Task item ->
Each entry must be returned exactly. None may be omitted.

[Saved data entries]
==============================

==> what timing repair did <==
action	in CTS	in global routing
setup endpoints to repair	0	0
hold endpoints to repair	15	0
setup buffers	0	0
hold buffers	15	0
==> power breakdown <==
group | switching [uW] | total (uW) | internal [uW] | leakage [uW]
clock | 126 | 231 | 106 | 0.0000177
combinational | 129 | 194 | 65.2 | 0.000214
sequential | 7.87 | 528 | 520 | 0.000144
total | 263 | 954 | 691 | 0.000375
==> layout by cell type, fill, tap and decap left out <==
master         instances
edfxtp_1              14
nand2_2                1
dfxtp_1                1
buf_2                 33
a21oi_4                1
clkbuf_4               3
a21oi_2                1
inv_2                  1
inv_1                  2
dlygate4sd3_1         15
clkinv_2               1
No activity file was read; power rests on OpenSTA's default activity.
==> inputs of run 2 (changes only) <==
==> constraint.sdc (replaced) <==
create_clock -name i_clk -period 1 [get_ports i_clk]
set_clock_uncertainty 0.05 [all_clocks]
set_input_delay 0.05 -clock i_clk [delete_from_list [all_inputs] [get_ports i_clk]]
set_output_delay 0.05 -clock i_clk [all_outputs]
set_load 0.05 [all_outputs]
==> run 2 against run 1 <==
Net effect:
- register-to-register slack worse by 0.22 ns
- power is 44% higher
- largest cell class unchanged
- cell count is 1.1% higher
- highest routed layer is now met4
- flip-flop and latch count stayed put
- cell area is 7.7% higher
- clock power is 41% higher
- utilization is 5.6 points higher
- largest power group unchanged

==============================

Task solution ->
==> what timing repair did <==
action	in CTS	in global routing
setup endpoints to repair	0	0
hold endpoints to repair	15	0
setup buffers	0	0
hold buffers	15	0
==> power breakdown <==
group | switching [uW] | total (uW) | internal [uW] | leakage [uW]
clock | 126 | 231 | 106 | 0.0000177
combinational | 129 | 194 | 65.2 | 0.000214
sequential | 7.87 | 528 | 520 | 0.000144
total | 263 | 954 | 691 | 0.000375
==> layout by cell type, fill, tap and decap left out <==
master         instances
edfxtp_1              14
nand2_2                1
dfxtp_1                1
buf_2                 33
a21oi_4                1
clkbuf_4               3
a21oi_2                1
inv_2                  1
inv_1                  2
dlygate4sd3_1         15
clkinv_2               1
No activity file was read; power rests on OpenSTA's default activity.
==> inputs of run 2 (changes only) <==
==> constraint.sdc (replaced) <==
create_clock -name i_clk -period 1 [get_ports i_clk]
set_clock_uncertainty 0.05 [all_clocks]
set_input_delay 0.05 -clock i_clk [delete_from_list [all_inputs] [get_ports i_clk]]
set_output_delay 0.05 -clock i_clk [all_outputs]
set_load 0.05 [all_outputs]
==> run 2 against run 1 <==
Net effect:
- register-to-register slack worse by 0.22 ns
- power is 44% higher
- largest cell class unchanged
- cell count is 1.1% higher
- highest routed layer is now met4
- flip-flop and latch count stayed put
- cell area is 7.7% higher
- clock power is 41% higher
- utilization is 5.6 points higher
- largest power group unchanged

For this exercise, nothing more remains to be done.